**What to produce:** Across the whole listing, copy out every line that includes the string "stage".

**Recorded information:**
= = =
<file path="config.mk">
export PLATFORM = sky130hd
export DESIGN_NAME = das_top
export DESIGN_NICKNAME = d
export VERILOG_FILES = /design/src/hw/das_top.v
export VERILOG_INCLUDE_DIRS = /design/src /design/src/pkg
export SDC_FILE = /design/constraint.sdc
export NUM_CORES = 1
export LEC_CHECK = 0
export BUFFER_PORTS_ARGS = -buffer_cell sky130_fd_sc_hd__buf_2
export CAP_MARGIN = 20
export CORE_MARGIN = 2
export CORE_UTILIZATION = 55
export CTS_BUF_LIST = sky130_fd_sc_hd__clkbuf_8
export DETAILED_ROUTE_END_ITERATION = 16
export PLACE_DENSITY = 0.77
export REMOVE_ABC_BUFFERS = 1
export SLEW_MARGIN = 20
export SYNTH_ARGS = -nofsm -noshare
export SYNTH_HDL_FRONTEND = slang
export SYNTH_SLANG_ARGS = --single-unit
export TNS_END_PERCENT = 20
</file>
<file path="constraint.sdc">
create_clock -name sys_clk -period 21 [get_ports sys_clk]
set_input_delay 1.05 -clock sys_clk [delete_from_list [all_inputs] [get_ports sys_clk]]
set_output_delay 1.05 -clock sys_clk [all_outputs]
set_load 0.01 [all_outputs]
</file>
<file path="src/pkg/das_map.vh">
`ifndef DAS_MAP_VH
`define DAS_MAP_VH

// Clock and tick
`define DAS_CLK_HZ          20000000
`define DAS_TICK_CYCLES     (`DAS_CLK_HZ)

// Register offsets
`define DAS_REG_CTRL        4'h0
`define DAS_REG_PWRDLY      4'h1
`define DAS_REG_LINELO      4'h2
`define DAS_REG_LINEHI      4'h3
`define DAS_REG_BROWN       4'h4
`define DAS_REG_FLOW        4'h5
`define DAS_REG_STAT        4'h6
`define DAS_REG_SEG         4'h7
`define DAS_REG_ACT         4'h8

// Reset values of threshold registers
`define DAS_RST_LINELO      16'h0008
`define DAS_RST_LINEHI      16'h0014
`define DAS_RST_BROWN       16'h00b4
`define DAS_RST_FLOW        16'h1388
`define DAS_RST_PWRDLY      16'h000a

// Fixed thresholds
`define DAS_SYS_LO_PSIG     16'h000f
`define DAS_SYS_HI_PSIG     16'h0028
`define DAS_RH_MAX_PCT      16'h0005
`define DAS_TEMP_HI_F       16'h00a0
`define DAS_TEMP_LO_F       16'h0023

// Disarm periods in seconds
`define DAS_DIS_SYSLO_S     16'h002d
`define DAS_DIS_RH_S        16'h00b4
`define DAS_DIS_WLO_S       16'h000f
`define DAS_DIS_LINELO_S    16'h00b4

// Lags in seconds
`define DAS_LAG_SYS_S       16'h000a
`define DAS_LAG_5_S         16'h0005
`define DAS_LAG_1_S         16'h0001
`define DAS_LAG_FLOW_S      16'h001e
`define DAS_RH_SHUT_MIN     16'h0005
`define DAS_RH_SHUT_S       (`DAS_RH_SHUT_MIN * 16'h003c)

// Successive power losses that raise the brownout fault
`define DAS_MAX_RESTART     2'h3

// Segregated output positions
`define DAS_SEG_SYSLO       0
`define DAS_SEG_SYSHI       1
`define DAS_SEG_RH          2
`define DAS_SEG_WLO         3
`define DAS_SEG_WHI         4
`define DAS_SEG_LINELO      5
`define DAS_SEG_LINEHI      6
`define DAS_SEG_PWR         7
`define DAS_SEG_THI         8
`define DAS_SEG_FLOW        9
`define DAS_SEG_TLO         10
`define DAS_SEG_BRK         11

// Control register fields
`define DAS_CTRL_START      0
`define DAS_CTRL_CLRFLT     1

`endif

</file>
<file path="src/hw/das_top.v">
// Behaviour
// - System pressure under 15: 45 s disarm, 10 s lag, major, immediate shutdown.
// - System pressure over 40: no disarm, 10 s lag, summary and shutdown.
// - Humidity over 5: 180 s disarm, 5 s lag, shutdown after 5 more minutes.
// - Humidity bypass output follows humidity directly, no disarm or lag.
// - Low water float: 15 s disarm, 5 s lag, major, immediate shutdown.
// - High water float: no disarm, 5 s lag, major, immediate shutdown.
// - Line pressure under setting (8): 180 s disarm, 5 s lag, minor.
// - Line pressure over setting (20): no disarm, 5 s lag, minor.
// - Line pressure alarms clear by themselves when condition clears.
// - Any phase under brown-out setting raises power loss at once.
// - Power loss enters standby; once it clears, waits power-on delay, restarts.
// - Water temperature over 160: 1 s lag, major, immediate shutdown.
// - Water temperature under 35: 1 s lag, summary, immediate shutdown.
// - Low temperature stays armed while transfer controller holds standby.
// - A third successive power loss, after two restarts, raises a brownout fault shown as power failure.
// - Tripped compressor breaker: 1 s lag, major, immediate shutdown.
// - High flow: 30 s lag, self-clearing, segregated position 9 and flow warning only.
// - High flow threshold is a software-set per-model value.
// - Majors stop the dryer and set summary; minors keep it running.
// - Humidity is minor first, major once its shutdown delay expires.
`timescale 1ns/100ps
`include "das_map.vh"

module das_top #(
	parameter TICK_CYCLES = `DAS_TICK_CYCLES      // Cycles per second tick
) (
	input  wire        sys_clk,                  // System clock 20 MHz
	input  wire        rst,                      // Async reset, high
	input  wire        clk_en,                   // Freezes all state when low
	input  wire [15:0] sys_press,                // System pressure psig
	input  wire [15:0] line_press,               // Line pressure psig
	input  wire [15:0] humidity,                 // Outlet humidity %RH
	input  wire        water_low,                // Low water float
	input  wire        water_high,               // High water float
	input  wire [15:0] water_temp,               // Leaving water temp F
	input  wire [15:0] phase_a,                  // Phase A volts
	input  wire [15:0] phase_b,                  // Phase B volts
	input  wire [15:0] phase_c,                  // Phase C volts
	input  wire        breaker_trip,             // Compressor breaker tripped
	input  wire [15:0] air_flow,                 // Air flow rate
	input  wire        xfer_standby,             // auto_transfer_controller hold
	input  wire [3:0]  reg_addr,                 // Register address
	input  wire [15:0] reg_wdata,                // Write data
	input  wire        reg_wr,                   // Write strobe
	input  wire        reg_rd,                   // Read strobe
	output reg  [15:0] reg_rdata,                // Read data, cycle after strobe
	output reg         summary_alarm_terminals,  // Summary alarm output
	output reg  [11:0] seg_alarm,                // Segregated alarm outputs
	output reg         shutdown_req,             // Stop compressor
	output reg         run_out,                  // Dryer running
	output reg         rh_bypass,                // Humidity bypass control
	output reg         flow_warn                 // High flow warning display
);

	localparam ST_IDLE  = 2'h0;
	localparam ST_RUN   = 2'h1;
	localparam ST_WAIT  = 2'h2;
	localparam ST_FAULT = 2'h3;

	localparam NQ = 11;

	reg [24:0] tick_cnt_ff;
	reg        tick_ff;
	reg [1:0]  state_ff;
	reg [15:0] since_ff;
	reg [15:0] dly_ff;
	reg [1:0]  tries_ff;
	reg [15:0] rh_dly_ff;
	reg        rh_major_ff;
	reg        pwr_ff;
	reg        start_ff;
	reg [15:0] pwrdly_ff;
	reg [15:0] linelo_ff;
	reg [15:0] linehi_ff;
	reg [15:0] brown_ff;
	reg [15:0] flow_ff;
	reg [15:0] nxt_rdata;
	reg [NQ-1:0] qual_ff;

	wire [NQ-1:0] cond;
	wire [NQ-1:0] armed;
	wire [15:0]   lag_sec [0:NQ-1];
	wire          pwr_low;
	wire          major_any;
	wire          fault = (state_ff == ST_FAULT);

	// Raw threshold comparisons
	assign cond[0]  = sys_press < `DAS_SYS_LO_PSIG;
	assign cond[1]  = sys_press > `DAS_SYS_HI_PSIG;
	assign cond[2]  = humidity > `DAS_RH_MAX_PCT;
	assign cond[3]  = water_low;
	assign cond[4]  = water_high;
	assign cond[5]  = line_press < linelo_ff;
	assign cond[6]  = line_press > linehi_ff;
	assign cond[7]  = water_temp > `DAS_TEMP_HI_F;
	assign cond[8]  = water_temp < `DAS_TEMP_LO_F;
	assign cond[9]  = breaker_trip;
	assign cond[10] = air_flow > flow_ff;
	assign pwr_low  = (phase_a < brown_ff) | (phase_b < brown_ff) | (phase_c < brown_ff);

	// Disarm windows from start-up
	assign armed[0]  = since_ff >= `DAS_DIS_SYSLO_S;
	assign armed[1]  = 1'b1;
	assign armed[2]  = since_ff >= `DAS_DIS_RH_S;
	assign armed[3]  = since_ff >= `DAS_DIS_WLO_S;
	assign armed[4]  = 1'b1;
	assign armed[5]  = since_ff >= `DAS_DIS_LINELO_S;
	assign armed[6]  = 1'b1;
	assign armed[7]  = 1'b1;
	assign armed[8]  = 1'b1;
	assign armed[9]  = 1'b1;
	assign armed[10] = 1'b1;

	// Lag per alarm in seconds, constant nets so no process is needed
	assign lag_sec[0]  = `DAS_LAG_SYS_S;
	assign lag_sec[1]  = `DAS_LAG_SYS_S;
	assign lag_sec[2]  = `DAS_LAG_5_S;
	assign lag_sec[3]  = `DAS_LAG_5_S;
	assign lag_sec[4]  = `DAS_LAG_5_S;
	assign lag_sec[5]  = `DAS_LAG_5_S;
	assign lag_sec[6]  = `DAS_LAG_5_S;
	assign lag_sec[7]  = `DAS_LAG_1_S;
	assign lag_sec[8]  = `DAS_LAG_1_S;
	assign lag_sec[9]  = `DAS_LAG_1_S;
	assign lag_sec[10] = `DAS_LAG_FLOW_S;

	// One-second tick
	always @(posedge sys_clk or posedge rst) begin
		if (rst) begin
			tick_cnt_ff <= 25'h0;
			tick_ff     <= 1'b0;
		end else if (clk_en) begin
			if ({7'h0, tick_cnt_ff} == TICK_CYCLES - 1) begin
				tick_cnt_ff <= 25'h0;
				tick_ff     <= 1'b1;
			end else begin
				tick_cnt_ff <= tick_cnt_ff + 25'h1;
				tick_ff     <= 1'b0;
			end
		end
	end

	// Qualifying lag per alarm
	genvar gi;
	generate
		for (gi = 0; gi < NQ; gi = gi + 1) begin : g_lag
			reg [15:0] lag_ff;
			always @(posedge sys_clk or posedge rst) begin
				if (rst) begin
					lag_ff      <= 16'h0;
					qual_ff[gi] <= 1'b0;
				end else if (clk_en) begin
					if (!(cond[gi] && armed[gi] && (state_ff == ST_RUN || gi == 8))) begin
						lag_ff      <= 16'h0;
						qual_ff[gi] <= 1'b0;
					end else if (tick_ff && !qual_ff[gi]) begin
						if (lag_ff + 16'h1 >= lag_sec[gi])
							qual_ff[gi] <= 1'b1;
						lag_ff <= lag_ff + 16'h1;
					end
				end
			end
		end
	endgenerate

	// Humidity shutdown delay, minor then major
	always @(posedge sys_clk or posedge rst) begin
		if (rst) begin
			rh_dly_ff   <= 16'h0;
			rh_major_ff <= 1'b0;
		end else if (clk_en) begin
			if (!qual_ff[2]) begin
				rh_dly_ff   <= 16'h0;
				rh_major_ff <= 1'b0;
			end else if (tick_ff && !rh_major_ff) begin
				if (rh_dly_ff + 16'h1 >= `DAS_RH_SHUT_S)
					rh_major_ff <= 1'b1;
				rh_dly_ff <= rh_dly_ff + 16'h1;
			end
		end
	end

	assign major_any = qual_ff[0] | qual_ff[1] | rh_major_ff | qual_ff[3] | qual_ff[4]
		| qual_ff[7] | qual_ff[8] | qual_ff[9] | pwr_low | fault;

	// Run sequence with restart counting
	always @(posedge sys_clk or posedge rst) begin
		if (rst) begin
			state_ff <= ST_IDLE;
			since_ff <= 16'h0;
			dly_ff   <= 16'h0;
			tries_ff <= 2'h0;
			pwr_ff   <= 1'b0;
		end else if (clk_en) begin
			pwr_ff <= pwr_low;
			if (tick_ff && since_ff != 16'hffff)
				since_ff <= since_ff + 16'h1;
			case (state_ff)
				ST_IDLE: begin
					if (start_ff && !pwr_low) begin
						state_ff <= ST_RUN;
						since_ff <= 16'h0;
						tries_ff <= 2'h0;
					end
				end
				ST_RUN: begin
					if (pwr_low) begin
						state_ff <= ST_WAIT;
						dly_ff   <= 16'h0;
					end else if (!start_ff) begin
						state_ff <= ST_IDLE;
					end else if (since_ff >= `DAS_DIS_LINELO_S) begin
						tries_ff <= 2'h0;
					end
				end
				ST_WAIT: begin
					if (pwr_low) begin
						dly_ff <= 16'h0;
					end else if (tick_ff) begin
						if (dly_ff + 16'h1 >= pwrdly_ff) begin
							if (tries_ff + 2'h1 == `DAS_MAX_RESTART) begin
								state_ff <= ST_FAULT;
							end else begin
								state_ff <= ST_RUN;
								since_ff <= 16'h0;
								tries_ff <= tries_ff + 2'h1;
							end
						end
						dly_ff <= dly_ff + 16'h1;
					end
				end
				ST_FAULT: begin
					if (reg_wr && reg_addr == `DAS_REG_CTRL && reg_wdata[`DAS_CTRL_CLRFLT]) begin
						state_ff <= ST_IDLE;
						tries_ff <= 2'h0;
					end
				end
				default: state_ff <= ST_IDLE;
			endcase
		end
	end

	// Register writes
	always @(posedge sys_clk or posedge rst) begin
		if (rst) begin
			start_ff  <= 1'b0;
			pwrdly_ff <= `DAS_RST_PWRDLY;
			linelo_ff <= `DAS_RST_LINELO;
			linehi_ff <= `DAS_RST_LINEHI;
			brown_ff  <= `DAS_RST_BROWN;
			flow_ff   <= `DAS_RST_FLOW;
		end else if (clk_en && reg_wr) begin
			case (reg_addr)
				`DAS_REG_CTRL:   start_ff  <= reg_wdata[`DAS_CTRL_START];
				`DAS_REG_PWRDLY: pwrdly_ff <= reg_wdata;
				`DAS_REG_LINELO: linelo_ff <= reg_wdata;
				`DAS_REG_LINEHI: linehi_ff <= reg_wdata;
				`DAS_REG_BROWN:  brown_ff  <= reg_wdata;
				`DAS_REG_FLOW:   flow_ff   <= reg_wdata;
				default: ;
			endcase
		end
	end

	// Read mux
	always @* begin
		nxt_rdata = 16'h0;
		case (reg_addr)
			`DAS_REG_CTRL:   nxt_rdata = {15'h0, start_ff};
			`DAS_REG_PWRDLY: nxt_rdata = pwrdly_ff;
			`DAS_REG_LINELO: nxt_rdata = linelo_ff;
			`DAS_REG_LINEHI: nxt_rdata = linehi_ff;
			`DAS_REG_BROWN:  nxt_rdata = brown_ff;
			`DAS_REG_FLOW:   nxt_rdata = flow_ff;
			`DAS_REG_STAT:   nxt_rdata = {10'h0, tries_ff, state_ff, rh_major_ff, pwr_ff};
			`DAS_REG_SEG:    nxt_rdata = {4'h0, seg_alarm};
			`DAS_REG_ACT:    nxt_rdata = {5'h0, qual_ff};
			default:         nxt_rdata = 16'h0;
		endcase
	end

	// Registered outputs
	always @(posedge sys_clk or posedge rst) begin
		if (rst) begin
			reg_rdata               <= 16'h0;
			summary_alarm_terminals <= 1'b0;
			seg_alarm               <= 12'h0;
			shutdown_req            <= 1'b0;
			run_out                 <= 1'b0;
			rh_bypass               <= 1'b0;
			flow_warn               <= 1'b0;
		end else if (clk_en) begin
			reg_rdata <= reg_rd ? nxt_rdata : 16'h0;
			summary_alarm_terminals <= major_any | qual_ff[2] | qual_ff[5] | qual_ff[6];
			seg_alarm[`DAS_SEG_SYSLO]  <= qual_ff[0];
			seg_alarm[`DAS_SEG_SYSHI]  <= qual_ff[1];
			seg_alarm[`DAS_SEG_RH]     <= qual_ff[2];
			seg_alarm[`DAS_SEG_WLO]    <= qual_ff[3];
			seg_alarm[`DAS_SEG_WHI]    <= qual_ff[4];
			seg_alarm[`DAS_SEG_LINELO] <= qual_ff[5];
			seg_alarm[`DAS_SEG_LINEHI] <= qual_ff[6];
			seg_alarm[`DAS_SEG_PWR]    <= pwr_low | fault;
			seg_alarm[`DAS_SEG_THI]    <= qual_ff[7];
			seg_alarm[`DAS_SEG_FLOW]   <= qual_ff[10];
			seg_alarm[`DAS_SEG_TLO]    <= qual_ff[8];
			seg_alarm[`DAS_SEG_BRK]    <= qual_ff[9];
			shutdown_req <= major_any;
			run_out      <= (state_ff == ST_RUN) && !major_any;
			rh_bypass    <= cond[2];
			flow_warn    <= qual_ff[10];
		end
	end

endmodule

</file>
= = =
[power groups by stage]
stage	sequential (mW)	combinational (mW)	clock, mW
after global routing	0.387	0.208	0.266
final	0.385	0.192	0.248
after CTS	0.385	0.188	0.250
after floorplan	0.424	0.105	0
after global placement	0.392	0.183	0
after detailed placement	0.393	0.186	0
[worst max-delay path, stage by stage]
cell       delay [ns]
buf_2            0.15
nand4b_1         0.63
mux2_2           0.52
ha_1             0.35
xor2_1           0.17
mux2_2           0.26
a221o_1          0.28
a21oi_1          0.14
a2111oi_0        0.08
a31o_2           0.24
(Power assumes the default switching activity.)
= = =
**Response:**
[power groups by stage]
stage	sequential (mW)	combinational (mW)	clock, mW
[worst max-delay path, stage by stage]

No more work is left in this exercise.